* Instructions for the task
Using the material below, print the line that contains "- Path buffers: 1", the line that contains "synthAdderAreaFrac = 0", and every line in between, exactly and nothing else.

* Data supplied
_ _ _ _

**src/rtl/ibus_dbus_arbiter_pkg.sv**
```systemverilog
// -----------------------------------------------------------------------------
// ibus_dbus_arbiter_pkg
// Shared encodings for the instruction/data bus arbiter:
//   - arb_state_e  : 3-bit FSM state encoding
//   - RST_ENABLE   : active level of the synchronous reset
//   - CHIP_ENABLE  : active level of if_ce / mem_ce
//   - STOP/NO_STOP : levels of a pipeline stall bit
//   - STALL_W / STALL_IF_ID : stall vector width and the IF/ID hold bit
// The NOP / zero word is all-zero at any data width and is written as '0.
// -----------------------------------------------------------------------------
package ibus_dbus_arbiter_pkg;

  typedef enum logic [2:0] {
    ST_IDLE       = 3'd0,
    ST_MEM_BUSY   = 3'd1,
    ST_MEM_DONE   = 3'd2,
    ST_IF_BUSY    = 3'd3,
    ST_IF_DISCARD = 3'd4,
    ST_IF_WAIT    = 3'd5
  } arb_state_e;

  localparam logic RST_ENABLE  = 1'b1;
  localparam logic CHIP_ENABLE = 1'b1;
  localparam logic STOP        = 1'b1;
  localparam logic NO_STOP     = 1'b0;

  localparam int STALL_W     = 6;
  localparam int STALL_IF_ID = 1;

  // True when the pipeline controller is holding the IF/ID register.
  function automatic logic if_id_held(input logic [STALL_W-1:0] stall_vec);
    return stall_vec[STALL_IF_ID] == STOP;
  endfunction

endpackage

```
**src/rtl/ibus_dbus_arbiter.sv**
```systemverilog
// -----------------------------------------------------------------------------
// ibus_dbus_arbiter
// Shares one req/ack memory bus between instruction fetch and the MEM-stage
// load/store port. MEM wins when both ask in the same IDLE cycle; a bus cycle,
// once started, is never preempted and its address/data stay stable until ack.
//
// Ports
//   clk, rst       : clock, synchronous active-high reset
//   stall[5:0]     : pipeline stall vector (bit 1 = IF/ID hold)
//   flush          : exception flush, one-cycle pulse
//   if_ce/if_addr  : fetch request and PC          -> if_inst, stallreq_if
//   mem_ce/we/sel/addr/wdata : MEM-stage access    -> mem_rdata, stallreq_mem
//   bus_req/we/sel/addr/wdata: registered bus master outputs
//   bus_rdata/bus_ack        : slave response, ack latency >= 1 cycle
// -----------------------------------------------------------------------------
module ibus_dbus_arbiter
  import ibus_dbus_arbiter_pkg::*;
#(
  parameter int ADDR_W = 32,
  parameter int DATA_W = 32
) (
  input  logic                clk,
  input  logic                rst,
  input  logic [STALL_W-1:0]  stall,
  input  logic                flush,
  // instruction fetch port
  input  logic                if_ce,
  input  logic [ADDR_W-1:0]   if_addr,
  output logic [DATA_W-1:0]   if_inst,
  output logic                stallreq_if,
  // MEM-stage data port
  input  logic                mem_ce,
  input  logic                mem_we,
  input  logic [DATA_W/8-1:0] mem_sel,
  input  logic [ADDR_W-1:0]   mem_addr,
  input  logic [DATA_W-1:0]   mem_wdata,
  output logic [DATA_W-1:0]   mem_rdata,
  output logic                stallreq_mem,
  // external memory bus
  output logic                bus_req,
  output logic                bus_we,
  output logic [DATA_W/8-1:0] bus_sel,
  output logic [ADDR_W-1:0]   bus_addr,
  output logic [DATA_W-1:0]   bus_wdata,
  input  logic [DATA_W-1:0]   bus_rdata,
  input  logic                bus_ack
);

  arb_state_e          state_q;
  logic                bus_req_q;
  logic                bus_we_q;
  logic [DATA_W/8-1:0] bus_sel_q;
  logic [ADDR_W-1:0]   bus_addr_q;
  logic [DATA_W-1:0]   bus_wdata_q;
  logic [DATA_W-1:0]   mem_rdata_q;
  logic [DATA_W-1:0]   inst_q;       // instruction held while IF/ID is stalled

  logic mem_go;
  logic if_go;
  logic if_hold;

  assign mem_go  = (mem_ce == CHIP_ENABLE) && !flush;
  assign if_go   = (if_ce  == CHIP_ENABLE) && !flush;
  assign if_hold = if_id_held(stall);

  // Only the IF/ID hold bit matters here; the rest of the vector is ignored.
  logic unused_stall;
  assign unused_stall = ^{stall[STALL_W-1:STALL_IF_ID+1], stall[STALL_IF_ID-1:0]};

  // State and every registered output live in one block so the bus outputs
  // change on exactly the edges that enter or leave a BUSY state.
  // NOTE: sequential state is written with <= so every register samples the
  // pre-edge values regardless of statement order.
  always_ff @(posedge clk) begin
    if (rst == RST_ENABLE) begin
      // An in-flight cycle is abandoned here; dropping bus_req is the abort.
      state_q     <= ST_IDLE;
      bus_req_q   <= 1'b0;
      bus_we_q    <= 1'b0;
      bus_sel_q   <= '0;
      bus_addr_q  <= '0;
      bus_wdata_q <= '0;
      mem_rdata_q <= '0;
      inst_q      <= '0;
    end else begin
      case (state_q)
        ST_IDLE: begin
          if (mem_go) begin
            state_q     <= ST_MEM_BUSY;
            bus_req_q   <= 1'b1;
            bus_we_q    <= mem_we;
            bus_sel_q   <= mem_sel;
            bus_addr_q  <= mem_addr;
            bus_wdata_q <= mem_wdata;
          end else if (if_go) begin
            state_q     <= ST_IF_BUSY;
            bus_req_q   <= 1'b1;
            bus_we_q    <= 1'b0;
            bus_sel_q   <= '1;
            bus_addr_q  <= if_addr;
            bus_wdata_q <= '0;
          end
        end

        ST_MEM_BUSY: begin
          if (bus_ack) begin
            state_q     <= ST_MEM_DONE;
            // Stores return nothing useful; present zero to the pipeline.
            mem_rdata_q <= bus_we_q ? '0 : bus_rdata;
            bus_req_q   <= 1'b0;
            bus_we_q    <= 1'b0;
            bus_sel_q   <= '0;
            bus_addr_q  <= '0;
            bus_wdata_q <= '0;
          end
        end

        // One cycle with stallreq_mem low so the MEM stage can advance.
        ST_MEM_DONE: state_q <= ST_IDLE;

        ST_IF_BUSY: begin
          if (bus_ack) begin
            bus_req_q   <= 1'b0;
            bus_we_q    <= 1'b0;
            bus_sel_q   <= '0;
            bus_addr_q  <= '0;
            bus_wdata_q <= '0;
            if (!flush && if_hold) begin
              state_q <= ST_IF_WAIT;
              inst_q  <= bus_rdata;
            end else begin
              state_q <= ST_IDLE;
            end
          end else if (flush) begin
            // The slave still owes an ack; finish the cycle and drop the data.
            state_q <= ST_IF_DISCARD;
          end
        end

        ST_IF_DISCARD: begin
          if (bus_ack) begin
            state_q     <= ST_IDLE;
            bus_req_q   <= 1'b0;
            bus_we_q    <= 1'b0;
            bus_sel_q   <= '0;
            bus_addr_q  <= '0;
            bus_wdata_q <= '0;
          end
        end

        ST_IF_WAIT: begin
          if (flush) begin
            state_q <= ST_IDLE;
            inst_q  <= '0;
          end else if (stall[STALL_IF_ID] == NO_STOP) begin
            state_q <= ST_IDLE;
          end
        end

        default: state_q <= ST_IDLE;
      endcase
    end
  end

  // The fetched word bypasses the register on an unstalled ack so IF/ID can
  // capture it on the same edge the bus cycle ends.
  // NOTE: always_comb gets a default first so no path leaves if_inst
  // unassigned, which would infer a latch.
  always_comb begin
    if_inst = '0;
    if (state_q == ST_IF_BUSY && bus_ack && !flush) begin
      if_inst = bus_rdata;
    end else if (state_q == ST_IF_WAIT) begin
      if_inst = inst_q;
    end
  end

  assign stallreq_if  = (if_ce == CHIP_ENABLE) && !flush
                      && !(state_q == ST_IF_BUSY && bus_ack)
                      && (state_q != ST_IF_WAIT);
  assign stallreq_mem = (mem_ce == CHIP_ENABLE) && (state_q != ST_MEM_DONE);

  assign mem_rdata = mem_rdata_q;
  assign bus_req   = bus_req_q;
  assign bus_we    = bus_we_q;
  assign bus_sel   = bus_sel_q;
  assign bus_addr  = bus_addr_q;
  assign bus_wdata = bus_wdata_q;

endmodule

```
**config.mk**
```make
export PLATFORM = sky130hd
export DESIGN_NAME = ibus_dbus_arbiter
export DESIGN_NICKNAME = d
export VERILOG_FILES = /design/src/rtl/ibus_dbus_arbiter_pkg.sv /design/src/rtl/ibus_dbus_arbiter.sv
export SDC_FILE = /design/constraint.sdc
export NUM_CORES = 1
export LEC_CHECK = 0
export CAP_MARGIN = 10
export CORE_ASPECT_RATIO = 1.5
export CORE_UTILIZATION = 40
export CTS_BUF_LIST = sky130_fd_sc_hd__clkbuf_8
export CTS_CLUSTER_SIZE = 14
export DETAILED_ROUTE_END_ITERATION = 12
export GPL_ROUTABILITY_DRIVEN = 0
export PLACE_DENSITY = 0.78
export SYNTH_ARGS = -nofsm -noshare
export SYNTH_HDL_FRONTEND = slang
export SYNTH_SLANG_ARGS = --single-unit
```
**constraint.sdc**
```tcl
create_clock -name clk -period 4.85 [get_ports clk]
set_input_delay 0.97 -clock clk [delete_from_list [all_inputs] [get_ports clk]]
set_output_delay 0.97 -clock clk [all_outputs]
set_load 0.1 [all_outputs]
```
## After elaboration in Yosys (flattened, before gate mapping)

Cells that the tools add are included.

- Flip-flop bits (word level): 137
- Word-level logic and storage cells: 76
- Output and inout bits: 136

- Reductions and logical operators: 18
- Muxes and demuxes: 35
- Equal/unequal tests: 15

Operator list:

| kind | count |
|---|---|
| two-way mux 32 bit | 11 |
| one-hot mux 32 bit (2 select lines) | 3 |
| two-way mux 3 bit | 9 |
| one-hot mux 3 bit (5 select lines) | 1 |
| two-way mux 4 bit | 3 |
| inequality test 3 bit, second input constant | 4 |
| inequality test 2 bit, second input constant | 5 |
| logical AND 1 bit | 8 |
| one-hot mux 4 bit (2 select lines) | 1 |
| equality test 3 bit, second input constant | 2 |
| two-way mux 1 bit | 5 |
| AND reduction 5 bit | 1 |
| one-hot mux 1 bit (2 select lines) | 2 |
| AND reduction 4 bit | 1 |
| nonzero test 2 bit | 2 |
| equality test 3 x 1 -> 1 bit, second input constant | 1 |
| equality test 3 x 2 -> 1 bit, second input constant | 1 |
| zero test 3 bit | 1 |
| inequality test 3 x 2 -> 1 bit, second input constant | 1 |
| AND reduction 3 bit | 1 |
| OR reduction 3 bit | 1 |
| zero test 1 bit | 2 |
| inequality test 2 x 1 -> 1 bit, second input constant | 1 |
| AND reduction 2 bit | 1 |

## Logic depth before layout (Yosys ltp)

- Word-level depth: 5
- Mapped depth: 7

## Worst setup path before layout

No wires, ideal clock.

- Path type: input to output
- From: input port bus_ack
- To: output port if_inst[10]
- Cell stages on the path: 4
- Slack: 1.474 ns
- Path buffers: 1
- Data arrival time: 2.406 ns
- Path through: nand3b_1 -> nor3_1 -> buf_2 -> a22o_1

- Longest elaborated chain between the ends: 3

RTL lines:

| element | RTL line | source |
|---|---|---|
| from (decl) | ibus_dbus_arbiter.sv:46 | `input logic bus_ack` |
| logical AND 1 bit (2 in a row) | ibus_dbus_arbiter.sv:171 | `if (state_q == ST_IF_BUSY && bus_ack && !flush) begin` |
| two-way mux 32 bit | ibus_dbus_arbiter.sv:171 |  |
| to (decl) | ibus_dbus_arbiter.sv:29 | `output logic [DATA_W-1:0] if_inst,` |

Every way passes these cells.

## Worst setup path in the final report

- From: input port bus_ack
- To: output port if_inst[23]

Same word-level chain as after synthesis.

==> flow_summary.toml <==
[global_route]
antenna_found_initial = 2
first_global_vias = 5944
grt_use_total = 0.2531
grt_pass1_wl_um = 30840
grt-ovfl-total = 0
grt_max_degree = 101

[logic_synthesis]
synthAdderAreaFrac = 0
synth_top_family_by_area = "compound AO/OA/AOI/OAI gates"
synth-main-ff-cell = "dfxtp_1"
synth_compound_area_frac = 0.2969
yosysSeqAreaShare = 0.4561
synth_edf_count = 0
ys_types = 40
synth_xor_area_frac = 0
syn_avg_cell_area_um2 = 9.153
netlist_area_mm2 = 0.006013
yosysWarningCount = 0
yosys_register_bits = 137
synth_async_sr_flop_share = 0
synthCells = 657
synthMuxAreaShare = 0.004994
synth-simple-area-share = 0.1833
synth_nets = 802

[die]
fp.dieW_um = 102.1
initial_core_util = 0.4120
placeableCoreArea_mm2 = 0.01459
chipHeight_um = 152.2
placementRows = 54
pin_count = 281
die_area_mm2 = 0.01554

[drt]
wl_per_cell_um = 17.45
avgViaCountPerCell = 5.456
wl_um = 19340
antenna_left = 0
num_vias = 6045
dr.pass1.iters = 4
drc = 0
drt_iter0_markers = 181

[finish]
syn2layout_area_growth_pct = 60.03
finalNetCount = 1043
drive_gt1_frac = 0.1328
fin_cells = 1108
fill_cells = 1187

[sta]
tightest_slew_ps = 1053
rsz0062_at_grt = "no"
hold_viol_final = 0
drv_slew = 0
period_needed_ps = 3751
fin_worst_skew_ps = 8.790
finalSetupTns_ps = 0
setup_viol = 0
max_clock_freq_mhz = 266.6
relSlewSlack = 0.2956
fin_crit_sh = 0.7734
fin_hold_ws_ps = 451.6

[setup_path]
crit_slowest_cell = "clkdlybuf4s50_1"
worst-path-buf-inv = 3
crit_family = "buffers and inverters"
endpoint_kind = "output port"
cpPeakStageDelay_ps = 600
path_cells = "clkdlybuf4s50_1 -> nand3b_1 -> nor3_2 -> buf_4 -> a22o_1 -> buf_12"
crit_cells = 6
worstSetupStartpointType = "input port"
crit_arrival_ps = 2780
crit_type = "input port to output port"
cp.required_ps = 3880
rr_worst_depth = 5
cp_max_fo = 32

[pwr]
power_density_mw_per_mm2 = 512.7
leakage_nw = 3.655
vdd_ir_drop_max_v = 0.0004035

[clocking]
clk_pin_slew_ps = 80
ctsResizeCount = 0
ctsHtreeMaxLevel = 4
cts_tree = "yes"
cts_buffers = 17
hold_buffers = 0
post-cts-setup-buffers = 0
cts_root_buffer = "clkbuf_8"
cts_buffer_depth = 2
clock_latency_ps = 430
cts_sinks = 137

[hold_path]
hold_depth = 2
min_path_type = "flip-flop to flip-flop"

[run]
maxCapViolCount = 0

[run_status]
status = "completed"

[place]
io_buffers = 275
place_inst = 1074
dp_hpwl_um = 13220
-- cell families after synthesis --
kind of cell / count (synthesis)
compound gates: 211
buf+inv: 73
flops: 137
mux: 3
simple gates: 233
-- flip-flops by register name, summed over array words and instances, names as in the netlist --
name	count
bus_wdata	32
mem_rdata	32
state_q	3
bus_we	1
bus_addr	32
bus_req	1
inst_q	32
bus_sel	4
-- layout make-up --
cell class / count / area [um2] / area share
clock buffers: 18 / 247.7 / 0.02574
flip-flops and latches: 137 / 2743 / 0.2850
clock inverters: 14 / 210.2 / 0.02184
inverters: 2 / 7.507 / 0.0007801
repair buffers: 293 / 3223 / 0.3349
well taps: 196 / 245.2 / 0.02548
multi-input cells: 447 / 2944 / 0.3059
diodes: 1 / 2.502 / 0.0002600
-- cell usage after synthesis, types with 2 or more instances --
| cell | number | share of area |
|---|---|---|
| a41o_1 | 31 | 0.052 |
| nor2b_1 | 2 | 0.0021 |
| mux2i_1 | 3 | 0.0050 |
| nand2b_1 | 4 | 0.0042 |
| nor3_1 | 3 | 0.0025 |
| a21oi_1 | 35 | 0.029 |
| or3_1 | 2 | 0.0021 |
| nand2_1 | 136 | 0.085 |
| clkbuf_1 | 47 | 0.029 |
| a221oi_1 | 4 | 0.0058 |
| nand3b_1 | 34 | 0.042 |
| o21ai_1 | 17 | 0.014 |
| o21bai_1 | 4 | 0.0050 |
| buf_6 | 8 | 0.015 |
| buf_2 | 15 | 0.012 |
| dfxtp_1 | 137 | 0.46 |
| and2_1 | 3 | 0.0031 |
| a22o_1 | 65 | 0.095 |
| a221oi_2 | 27 | 0.067 |
| and3b_1 | 2 | 0.0029 |
| inv_1 | 2 | 0.0012 |
| nand3_1 | 33 | 0.027 |
| o21ai_0 | 17 | 0.014 |
| nor2_1 | 10 | 0.0062 |
-- stage by stage --
stage	total power [mW]	utilization	cell area (um2)	worst slack, ps
2_1_floorplan	3.288	-	6013	1474
3_3_place_gp	3.854	0.6259	9135	1132
3_5_place_dp	3.872	0.6259	9135	1102
4_1_cts	4.954	0.6573	9593	1102
5_1_grt	5.128	0.6594	9623	1007
6_report	4.934	0.6594	9623	1099
-- report_power, final --
part / leakage [nW] / internal (mW) / total, mW / switching, mW
Sequential: 1.11 / 1.29 / 1.41 / 0.113
Combinational: 2.32 / 0.656 / 2.45 / 1.79
Clock: 0.225 / 0.590 / 1.08 / 0.489
Total: 3.66 / 2.54 / 4.93 / 2.39
-- cells in the final DEF (no fill, tap or decap), drive strengths merged, types with 3 or more instances in the layout --
| master | n |
|---|---|
| a21oi | 35 |
| a221oi | 31 |
| a22o | 65 |
| a41o | 31 |
| and2 | 3 |
| buf | 52 |
| bufinv | 4 |
| clkbuf | 18 |
| clkdlybuf4s50 | 241 |
| dfxtp | 137 |
| inv | 8 |
| mux2i | 3 |
| nand2 | 136 |
| nand2b | 4 |
| nand3 | 33 |
| nand3b | 34 |
| nor2 | 10 |
| nor3 | 4 |
| o21ai | 34 |
| o21bai | 4 |
-- worst register-to-register path: cells and delay by family, from the launching register on --
kind	cells	cell delay [ps]
AOI/OAI and AO/OA	2	420
buffers and inverters	1	560
DFF	1	610
and+or+nand+nor	2	570
-- metal layers --
layer,part of all wire,global-route usage
met3,0.062,0.06009
met2,0.52,0.4477
met5,0.00062,0
met4,0.037,0.1224
met1,0.38,0.2760
-- final timing paths --
kind              slack, ps      endpoint    startpoint
setup / recovery       1100   if_inst[23]       bus_ack
hold / removal          450  mem_rdata[9]  mem_rdata[9]
setup reg to reg       2590  bus_addr[30]    state_q[0]
hold reg to reg         450  mem_rdata[9]  mem_rdata[9]
No activity file was read; power rests on OpenSTA's default activity.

_ _ _ _

* Your response
- Path buffers: 1
- Data arrival time: 2.406 ns
- Path through: nand3b_1 -> nor3_1 -> buf_2 -> a22o_1

- Longest elaborated chain between the ends: 3

RTL lines:

| element | RTL line | source |
|---|---|---|
| from (decl) | ibus_dbus_arbiter.sv:46 | `input logic bus_ack` |
| logical AND 1 bit (2 in a row) | ibus_dbus_arbiter.sv:171 | `if (state_q == ST_IF_BUSY && bus_ack && !flush) begin` |
| two-way mux 32 bit | ibus_dbus_arbiter.sv:171 |  |
| to (decl) | ibus_dbus_arbiter.sv:29 | `output logic [DATA_W-1:0] if_inst,` |

Every way passes these cells.

## Worst setup path in the final report

- From: input port bus_ack
- To: output port if_inst[23]

Same word-level chain as after synthesis.

==> flow_summary.toml <==
[global_route]
antenna_found_initial = 2
first_global_vias = 5944
grt_use_total = 0.2531
grt_pass1_wl_um = 30840
grt-ovfl-total = 0
grt_max_degree = 101

[logic_synthesis]
synthAdderAreaFrac = 0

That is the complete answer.